Egypt said on Thursday it would invest 5.23 billion Egyptian pounds ($315 million) in the Sinai Peninsula in fiscal 2019-20, a 75% rise on the year, in a venture officials say is intended to stabilise a region hit by violence from armed groups, Reuters reports.
The Planning Ministry, which directed 2.986 billion pounds in investments to Sinai in the 2018-19 fiscal year, said in response to a Reuters question that the 2019-20 investments would be "general investments directed to all sectors".
Egypt has been fighting an insurgency led by Islamic State and concentrated in the peninsula's north since the military overthrew President Mohamed Mursi of the Muslim Brotherhood in mid-2013 after mass protests against his rule.
The government hopes investing in the region will help curb extremism and bring stability by reducing higher-than-average unemployment.
North Sinai will receive 2.85 billion pounds of the investments, while South Sinai will take 2.38 billion pounds, Planning Minister Hala al-Saeed said in a statement.

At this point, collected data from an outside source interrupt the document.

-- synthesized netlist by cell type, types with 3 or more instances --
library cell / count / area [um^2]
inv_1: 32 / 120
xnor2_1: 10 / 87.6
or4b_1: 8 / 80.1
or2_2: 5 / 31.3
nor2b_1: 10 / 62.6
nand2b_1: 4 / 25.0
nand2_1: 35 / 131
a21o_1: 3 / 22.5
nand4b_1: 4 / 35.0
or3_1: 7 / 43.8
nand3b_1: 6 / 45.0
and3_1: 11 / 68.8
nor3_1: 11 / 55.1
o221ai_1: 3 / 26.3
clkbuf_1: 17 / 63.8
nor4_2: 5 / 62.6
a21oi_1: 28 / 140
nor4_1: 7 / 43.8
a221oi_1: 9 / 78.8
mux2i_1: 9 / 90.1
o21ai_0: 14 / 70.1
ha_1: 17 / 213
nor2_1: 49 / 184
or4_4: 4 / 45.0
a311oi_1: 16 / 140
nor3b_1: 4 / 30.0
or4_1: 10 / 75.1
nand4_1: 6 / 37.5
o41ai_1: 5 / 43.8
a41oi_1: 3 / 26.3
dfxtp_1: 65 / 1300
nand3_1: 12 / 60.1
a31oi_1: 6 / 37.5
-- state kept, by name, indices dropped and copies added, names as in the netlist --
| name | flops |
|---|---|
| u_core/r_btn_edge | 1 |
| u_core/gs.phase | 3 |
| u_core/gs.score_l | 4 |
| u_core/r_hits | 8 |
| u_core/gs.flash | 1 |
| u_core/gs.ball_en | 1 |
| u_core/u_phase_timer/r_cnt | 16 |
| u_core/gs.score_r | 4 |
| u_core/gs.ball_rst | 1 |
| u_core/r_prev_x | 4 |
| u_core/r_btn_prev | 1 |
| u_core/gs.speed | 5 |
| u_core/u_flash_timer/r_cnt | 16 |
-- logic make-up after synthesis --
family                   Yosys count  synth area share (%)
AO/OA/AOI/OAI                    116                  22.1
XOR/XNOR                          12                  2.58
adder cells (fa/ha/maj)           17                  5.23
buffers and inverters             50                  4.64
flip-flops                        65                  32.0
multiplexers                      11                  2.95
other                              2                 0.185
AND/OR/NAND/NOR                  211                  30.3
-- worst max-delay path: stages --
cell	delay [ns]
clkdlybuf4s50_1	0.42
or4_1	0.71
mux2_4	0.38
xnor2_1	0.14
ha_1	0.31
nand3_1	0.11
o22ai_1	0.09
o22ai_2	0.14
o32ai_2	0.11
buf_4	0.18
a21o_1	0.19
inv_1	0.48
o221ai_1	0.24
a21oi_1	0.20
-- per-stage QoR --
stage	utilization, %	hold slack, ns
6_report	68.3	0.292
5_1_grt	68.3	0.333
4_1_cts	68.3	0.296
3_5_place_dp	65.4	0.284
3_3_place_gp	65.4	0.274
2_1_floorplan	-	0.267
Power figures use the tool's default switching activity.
`config.mk`:
```
export PLATFORM = sky130hd
export DESIGN_NAME = exe_muldiv_ctrl_flat
export DESIGN_NICKNAME = d
export VERILOG_FILES = /design/src/rtl/exe_muldiv_ctrl_pkg.sv /design/src/rtl/exe_muldiv_ctrl_if.sv /design/src/rtl/exe_muldiv_ctrl_datapath.sv /design/src/rtl/exe_muldiv_ctrl.sv /design/src/flat_wrapper.sv
export SDC_FILE = /design/constraint.sdc
export NUM_CORES = 1
export LEC_CHECK = 0
export CAP_MARGIN = 20
export CORE_ASPECT_RATIO = 0.7
export CORE_UTILIZATION = 65
export CTS_BUF_LIST = sky130_fd_sc_hd__clkbuf_8
export CTS_CLUSTER_DIAMETER = 80
export DETAILED_ROUTE_END_ITERATION = 10
export PLACE_DENSITY = 0.95
export SYNTH_ARGS = -nofsm -noshare
export SYNTH_HDL_FRONTEND = slang
export SYNTH_HIERARCHICAL = 1
export SYNTH_SLANG_ARGS = --single-unit
```
`constraint.sdc`:
```
create_clock -name clk -period 9.4 [get_ports clk]
set_input_delay 0.94 -clock clk [delete_from_list [all_inputs] [get_ports clk]]
set_output_delay 0.94 -clock clk [all_outputs]
set_load 0.1 [all_outputs]
```
`src/rtl/exe_muldiv_ctrl_pkg.sv`:
```
// -----------------------------------------------------------------------------
// exe_muldiv_ctrl_pkg
// Shared types and constants for the RV32M multiply/divide sequencer.
//   - muldiv_state_t : FSM state encoding (IDLE / BUSY / DONE)
//   - muldiv_op_t    : func3 encoding of the M-extension operations
//   - FUNC7_MULDIV   : func7 value that marks an R-type instruction as M-type
//   - helpers classifying an op as divide / remainder / signed operand
// Optional feature macro used by the block: MULDIV_FAST_MUL_EN.
// -----------------------------------------------------------------------------
package exe_muldiv_ctrl_pkg;

    localparam int         ARCH_LEN_DEFAULT = 32;
    localparam logic [6:0] FUNC7_MULDIV     = 7'b0000001;

    typedef enum logic [1:0] {
        MD_IDLE = 2'd0,
        MD_BUSY = 2'd1,
        MD_DONE = 2'd2
    } muldiv_state_t;

    typedef enum logic [2:0] {
        OP_MUL    = 3'b000,
        OP_MULH   = 3'b001,
        OP_MULHSU = 3'b010,
        OP_MULHU  = 3'b011,
        OP_DIV    = 3'b100,
        OP_DIVU   = 3'b101,
        OP_REM    = 3'b110,
        OP_REMU   = 3'b111
    } muldiv_op_t;

    // func3[2] separates the divide family from the multiply family.
    function automatic logic op_is_div(input muldiv_op_t op);
        return op[2];
    endfunction

    function automatic logic op_is_rem(input muldiv_op_t op);
        return (op == OP_REM) || (op == OP_REMU);
    endfunction

    // rs1 is treated as signed for MULH, MULHSU, DIV and REM.
    function automatic logic op_signed_a(input muldiv_op_t op);
        return (op == OP_MULH) || (op == OP_MULHSU) || (op == OP_DIV) || (op == OP_REM);
    endfunction

    // rs2 is treated as signed for MULH, DIV and REM (not MULHSU).
    function automatic logic op_signed_b(input muldiv_op_t op);
        return (op == OP_MULH) || (op == OP_DIV) || (op == OP_REM);
    endfunction

endpackage

```
`src/rtl/exe_muldiv_ctrl_if.sv`:
```
// -----------------------------------------------------------------------------
// exe_muldiv_ctrl_if
// Request/response bundle between the execute stage (master) and the
// multiply/divide sequencer (slave).
//   req_valid_in   : execute stage holds a valid M-type instruction
//   req_func3_in   : M operation (muldiv_op_t encoding)
//   req_op1_in     : rs1 value
//   req_op2_in     : rs2 value
//   kill_in        : flush of the instruction currently in execute
//   stall_out      : hold fetch/decode/execute registers
//   result_valid_out : result_out is valid this cycle (one-cycle pulse)
//   result_out     : M-operation result, held between pulses
//
// Handshake: a request is taken on the first rising edge where the sequencer
// is idle, req_valid_in = 1 and kill_in = 0. From that edge the master keeps
// req_valid_in and the operands stable for as long as stall_out = 1; the
// single cycle with result_valid_out = 1 has stall_out = 0, after which the
// pipeline advances and the master may present the next request. kill_in
// abandons any request in flight and no result pulse follows it.
// -----------------------------------------------------------------------------
interface exe_muldiv_ctrl_if #(
    parameter int ARCH_LEN = 32
) ();
    logic                req_valid_in;
    logic [2:0]          req_func3_in;
    logic [ARCH_LEN-1:0] req_op1_in;
    logic [ARCH_LEN-1:0] req_op2_in;
    logic                kill_in;
    logic                stall_out;
    logic                result_valid_out;
    logic [ARCH_LEN-1:0] result_out;

    modport master (
        output req_valid_in, req_func3_in, req_op1_in, req_op2_in, kill_in,
        input  stall_out, result_valid_out, result_out
    );

    modport slave (
        input  req_valid_in, req_func3_in, req_op1_in, req_op2_in, kill_in,
        output stall_out, result_valid_out, result_out
    );
endinterface

```
`src/rtl/exe_muldiv_ctrl_datapath.sv`:
```
// -----------------------------------------------------------------------------
// muldiv_datapath
// Iterative unsigned multiply (shift-add) / restoring divide engine.
// Ports:
//   clk, rst   : clock, synchronous active-low reset
//   start      : load operands (both engines are loaded; only one is stepped)
//   step       : perform one iteration this cycle
//   is_div     : selects which engine a step advances
//   op_a, op_b : unsigned operands (multiplier/dividend, multiplicand/divisor)
//   prod_nxt   : product value after the current step (combinational)
//   quot_nxt   : quotient value after the current step (combinational)
//   rem_nxt    : remainder value after the current step (combinational)
// The *_nxt outputs let the controller capture the final result on the same
// edge that retires the last iteration.
// -----------------------------------------------------------------------------
module muldiv_datapath #(
    parameter int ARCH_LEN = 32
) (
    input  logic                  clk,
    input  logic                  rst,
    input  logic                  start,
    input  logic                  step,
    input  logic                  is_div,
    input  logic [ARCH_LEN-1:0]   op_a,
    input  logic [ARCH_LEN-1:0]   op_b,
    output logic [2*ARCH_LEN-1:0] prod_nxt,
    output logic [ARCH_LEN-1:0]   quot_nxt,
    output logic [ARCH_LEN-1:0]   rem_nxt
);

    // prod_q holds {accumulator, remaining multiplier bits}.
    logic [2*ARCH_LEN-1:0] prod_q, prod_d;
    // Multiplicand for multiplies, divisor for divides.
    logic [ARCH_LEN-1:0]   opb_q, opb_d;
    // quot_q starts as the dividend and shifts quotient bits in from the right.
    logic [ARCH_LEN-1:0]   quot_q, quot_d;
    logic [ARCH_LEN-1:0]   rem_q, rem_d;

    logic [ARCH_LEN:0]     mul_sum;
    logic [ARCH_LEN:0]     div_shift;
    logic [ARCH_LEN:0]     div_diff;

    // One iteration of each engine.
    always_comb begin
        // Shift-add: add the multiplicand into the upper half when the current
        // multiplier bit is set, then shift the whole register right by one.
        mul_sum  = {1'b0, prod_q[2*ARCH_LEN-1:ARCH_LEN]}
                 + (prod_q[0] ? {1'b0, opb_q} : {(ARCH_LEN+1){1'b0}});
        prod_nxt = {mul_sum, prod_q[ARCH_LEN-1:1]};

        // Restoring divide: bring in the next dividend bit, trial-subtract,
        // keep the difference only when it did not borrow.
        div_shift = {rem_q, quot_q[ARCH_LEN-1]};
        div_diff  = div_shift - {1'b0, opb_q};
        if (!div_diff[ARCH_LEN]) begin
            rem_nxt  = div_diff[ARCH_LEN-1:0];
            quot_nxt = {quot_q[ARCH_LEN-2:0], 1'b1};
        end else begin
            rem_nxt  = div_shift[ARCH_LEN-1:0];
            quot_nxt = {quot_q[ARCH_LEN-2:0], 1'b0};
        end
    end

    always_comb begin
        prod_d = prod_q;
        opb_d  = opb_q;
        quot_d = quot_q;
        rem_d  = rem_q;
        if (start) begin
            prod_d = {{ARCH_LEN{1'b0}}, op_a};
            opb_d  = op_b;
            quot_d = op_a;
            rem_d  = '0;
        end else if (step) begin
            if (is_div) begin
                quot_d = quot_nxt;
                rem_d  = rem_nxt;
            end else begin
                prod_d = prod_nxt;
            end
        end
    end

    always_ff @(posedge clk) begin
        if (!rst) begin
            prod_q <= '0;
            opb_q  <= '0;
            quot_q <= '0;
            rem_q  <= '0;
        end else begin
            prod_q <= prod_d;
            opb_q  <= opb_d;
            quot_q <= quot_d;
            rem_q  <= rem_d;
        end
    end

endmodule

```
`src/rtl/exe_muldiv_ctrl.sv`:
```
// -----------------------------------------------------------------------------
// exe_muldiv_ctrl
// Multi-cycle RV32M multiply/divide sequencer for the execute stage. Accepts a
// request, stalls the front of the pipeline while muldiv_datapath iterates,
// and returns the result as a one-cycle pulse. Divide-by-zero and signed
// overflow complete in one cycle; kill_in abandons the operation.
// Ports:
//   clk           : clock
//   rst           : synchronous active-low reset
//   md            : exe_muldiv_ctrl_if slave (request, kill, stall, result)
//   dbg_state_out : current FSM state
// Macro: MULDIV_FAST_MUL_EN -- when defined, multiplies complete in one cycle
// using a single-cycle multiplier; divides are unaffected.
// -----------------------------------------------------------------------------
module exe_muldiv_ctrl
    import exe_muldiv_ctrl_pkg::*;
#(
    parameter int ARCH_LEN = ARCH_LEN_DEFAULT
) (
    input  logic                 clk,
    input  logic                 rst,
    exe_muldiv_ctrl_if.slave     md,
    output muldiv_state_t        dbg_state_out
);

    localparam logic [5:0]          LAST_CNT = 6'(ARCH_LEN - 1);
    localparam logic [ARCH_LEN-1:0] MIN_NEG  = {1'b1, {(ARCH_LEN-1){1'b0}}};

    muldiv_state_t       state_q, state_d;
    logic [5:0]          count_q, count_d;
    muldiv_op_t          func3_q, func3_d;
    // Sign of product/quotient, and sign of remainder (follows the dividend).
    logic                neg_res_q, neg_res_d;
    logic                neg_rem_q, neg_rem_d;
    logic [ARCH_LEN-1:0] result_q, result_d;
    logic                result_valid_q, result_valid_d;

    // Request decode on the live inputs (used in the accepting cycle only).
    muldiv_op_t          func3_in;
    logic                in_is_div, in_is_rem;
    logic                a_neg_in, b_neg_in;
    logic [ARCH_LEN-1:0] a_abs_in, b_abs_in;
    logic                div_by_zero, div_ovf;
    logic                accept;

    // Datapath hookup.
    logic                  dp_start, dp_step, dp_is_div;
    logic [2*ARCH_LEN-1:0] dp_prod_nxt;
    logic [ARCH_LEN-1:0]   dp_quot_nxt, dp_rem_nxt;
    logic [2*ARCH_LEN-1:0] prod_fix;
    logic [ARCH_LEN-1:0]   quot_fix, rem_fix;
    logic                  stall;

`ifdef MULDIV_FAST_MUL_EN
    logic signed [ARCH_LEN:0]     fast_a, fast_b;
    logic signed [2*ARCH_LEN+1:0] fast_full;
    logic [2*ARCH_LEN-1:0]        fast_prod;
`endif

    function automatic logic [ARCH_LEN-1:0] select_result(
        input muldiv_op_t            op,
        input logic [2*ARCH_LEN-1:0] prod,
        input logic [ARCH_LEN-1:0]   quot,
        input logic [ARCH_LEN-1:0]   rem
    );
        case (op)
            OP_MUL:                       return prod[ARCH_LEN-1:0];
            OP_MULH, OP_MULHSU, OP_MULHU: return prod[2*ARCH_LEN-1:ARCH_LEN];
            OP_DIV, OP_DIVU:              return quot;
            default:                      return rem;
        endcase
    endfunction

    always_comb begin
        func3_in    = muldiv_op_t'(md.req_func3_in);
        in_is_div   = op_is_div(func3_in);
        in_is_rem   = op_is_rem(func3_in);
        a_neg_in    = op_signed_a(func3_in) & md.req_op1_in[ARCH_LEN-1];
        b_neg_in    = op_signed_b(func3_in) & md.req_op2_in[ARCH_LEN-1];
        a_abs_in    = a_neg_in ? -md.req_op1_in : md.req_op1_in;
        b_abs_in    = b_neg_in ? -md.req_op2_in : md.req_op2_in;
        div_by_zero = in_is_div & (md.req_op2_in == '0);
        // Only the signed divide family can overflow (MIN / -1).
        div_ovf     = in_is_div & op_signed_b(func3_in)
                    & (md.req_op1_in == MIN_NEG) & (md.req_op2_in == '1);
        accept      = (state_q == MD_IDLE) & md.req_valid_in & ~md.kill_in;
    end

`ifdef MULDIV_FAST_MUL_EN
    // 33-bit operands: sign-extended when signed, zero-extended otherwise.
    always_comb begin
        fast_a    = {op_signed_a(func3_in) & md.req_op1_in[ARCH_LEN-1], md.req_op1_in};
        fast_b    = {op_signed_b(func3_in) & md.req_op2_in[ARCH_LEN-1], md.req_op2_in};
        fast_full = fast_a * fast_b;
        fast_prod = fast_full[2*ARCH_LEN-1:0];
    end
`endif

    // Sign fix-up applied to the values produced by the final iteration.
    always_comb begin
        prod_fix = neg_res_q ? -dp_prod_nxt : dp_prod_nxt;
        quot_fix = neg_res_q ? -dp_quot_nxt : dp_quot_nxt;
        rem_fix  = neg_rem_q ? -dp_rem_nxt  : dp_rem_nxt;
    end

    // ---------------------------------------------------------------- FSM
    // State register.
    always_ff @(posedge clk) begin
        if (!rst) begin
            state_q        <= MD_IDLE;
            count_q        <= '0;
            func3_q        <= OP_MUL;
            neg_res_q      <= 1'b0;
            neg_rem_q      <= 1'b0;
            result_q       <= '0;
            result_valid_q <= 1'b0;
        end else begin
            state_q        <= state_d;
            count_q        <= count_d;
            func3_q        <= func3_d;
            neg_res_q      <= neg_res_d;
            neg_rem_q      <= neg_rem_d;
            result_q       <= result_d;
            result_valid_q <= result_valid_d;
        end
    end

    // Next-state logic. Kill overrides both acceptance and completion.
    always_comb begin
        state_d   = state_q;
        count_d   = count_q;
        func3_d   = func3_q;
        neg_res_d = neg_res_q;
        neg_rem_d = neg_rem_q;
        if (md.kill_in) begin
            state_d = MD_IDLE;
            count_d = '0;
        end else begin
            case (state_q)
                MD_IDLE: begin
                    if (md.req_valid_in) begin
                        func3_d   = func3_in;
                        neg_res_d = a_neg_in ^ b_neg_in;
                        neg_rem_d = a_neg_in;
                        count_d   = '0;
                        if (div_by_zero || div_ovf) begin
                            state_d = MD_DONE;
`ifdef MULDIV_FAST_MUL_EN
                        end else if (!in_is_div) begin
                            state_d = MD_DONE;
`endif
                        end else begin
                            state_d = MD_BUSY;
                        end
                    end
                end
                MD_BUSY: begin
                    if (count_q == LAST_CNT) begin
                        state_d = MD_DONE;
                        count_d = '0;
                    end else begin
                        count_d = count_q + 6'd1;
                    end
                end
                MD_DONE: state_d = MD_IDLE;
                default: begin
                    state_d = MD_IDLE;
                    count_d = '0;
                end
            endcase
        end
    end

    // Output logic: stall, datapath controls, and the result register inputs.
    always_comb begin
        stall          = rst & md.req_valid_in & (state_q != MD_DONE) & ~md.kill_in;
        dp_start       = accept;
        dp_step        = (state_q == MD_BUSY) & ~md.kill_in;
        dp_is_div      = op_is_div(func3_q);
        result_valid_d = (state_d == MD_DONE);
        result_d       = result_q;
        if (accept) begin
            if (div_by_zero) begin
                result_d = in_is_rem ? md.req_op1_in : '1;
            end else if (div_ovf) begin
                result_d = in_is_rem ? '0 : MIN_NEG;
`ifdef MULDIV_FAST_MUL_EN
            end else if (!in_is_div) begin
                result_d = select_result(func3_in, fast_prod, '0, '0);
`endif
            end
        end else if (dp_step && (count_q == LAST_CNT)) begin
            result_d = select_result(func3_q, prod_fix, quot_fix, rem_fix);
        end
    end

    muldiv_datapath #(
        .ARCH_LEN (ARCH_LEN)
    ) u_datapath (
        .clk      (clk),
        .rst      (rst),
        .start    (dp_start),
        .step     (dp_step),
        .is_div   (dp_is_div),
        .op_a     (a_abs_in),
        .op_b     (b_abs_in),
        .prod_nxt (dp_prod_nxt),
        .quot_nxt (dp_quot_nxt),
        .rem_nxt  (dp_rem_nxt)
    );

    assign md.stall_out        = stall;
    assign md.result_valid_out = result_valid_q;
    assign md.result_out       = result_q;
    assign dbg_state_out       = state_q;

endmodule

```
`src/flat_wrapper.sv`:
```
// flat-port wrapper written by rule: the top's interface ports become plain ports
module exe_muldiv_ctrl_flat import exe_muldiv_ctrl_pkg::*;
#(
    parameter int ARCH_LEN = ARCH_LEN_DEFAULT
)
  (clk, rst, dbg_state_out, md_req_valid_in, md_req_func3_in, md_req_op1_in, md_req_op2_in, md_kill_in, md_stall_out, md_result_valid_out, md_result_out);
  exe_muldiv_ctrl_if #(.ARCH_LEN(ARCH_LEN)) md_i ();
  input  logic clk;
  input  logic rst;
  output muldiv_state_t dbg_state_out;
  input wire logic [$bits(md_i.req_valid_in)-1:0] md_req_valid_in;
  input wire logic [$bits(md_i.req_func3_in)-1:0] md_req_func3_in;
  input wire logic [$bits(md_i.req_op1_in)-1:0] md_req_op1_in;
  input wire logic [$bits(md_i.req_op2_in)-1:0] md_req_op2_in;
  input wire logic [$bits(md_i.kill_in)-1:0] md_kill_in;
  output wire logic [$bits(md_i.stall_out)-1:0] md_stall_out;
  output wire logic [$bits(md_i.result_valid_out)-1:0] md_result_valid_out;
  output wire logic [$bits(md_i.result_out)-1:0] md_result_out;
  assign md_i.req_valid_in = md_req_valid_in;
  assign md_i.req_func3_in = md_req_func3_in;
  assign md_i.req_op1_in = md_req_op1_in;
  assign md_i.req_op2_in = md_req_op2_in;
  assign md_i.kill_in = md_kill_in;
  assign md_stall_out = md_i.stall_out;
  assign md_result_valid_out = md_i.result_valid_out;
  assign md_result_out = md_i.result_out;
  exe_muldiv_ctrl #(.ARCH_LEN(ARCH_LEN)) u_core (.clk(clk), .rst(rst), .md(md_i), .dbg_state_out(dbg_state_out));
endmodule
```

"The investments in North Sinai are in education, water, agriculture, irrigation, transport, storage, real estate activities and construction projects," Saeed said.
South Sinai investments will be "in the agriculture, irrigation, transport, education and other services sectors," she said.
An aide to President Abdel Fattah al-Sisi said last year that the Sinai development plan is expected to cost 275 billion Egyptian pounds and be completed by 2022, calling it "a project for national security".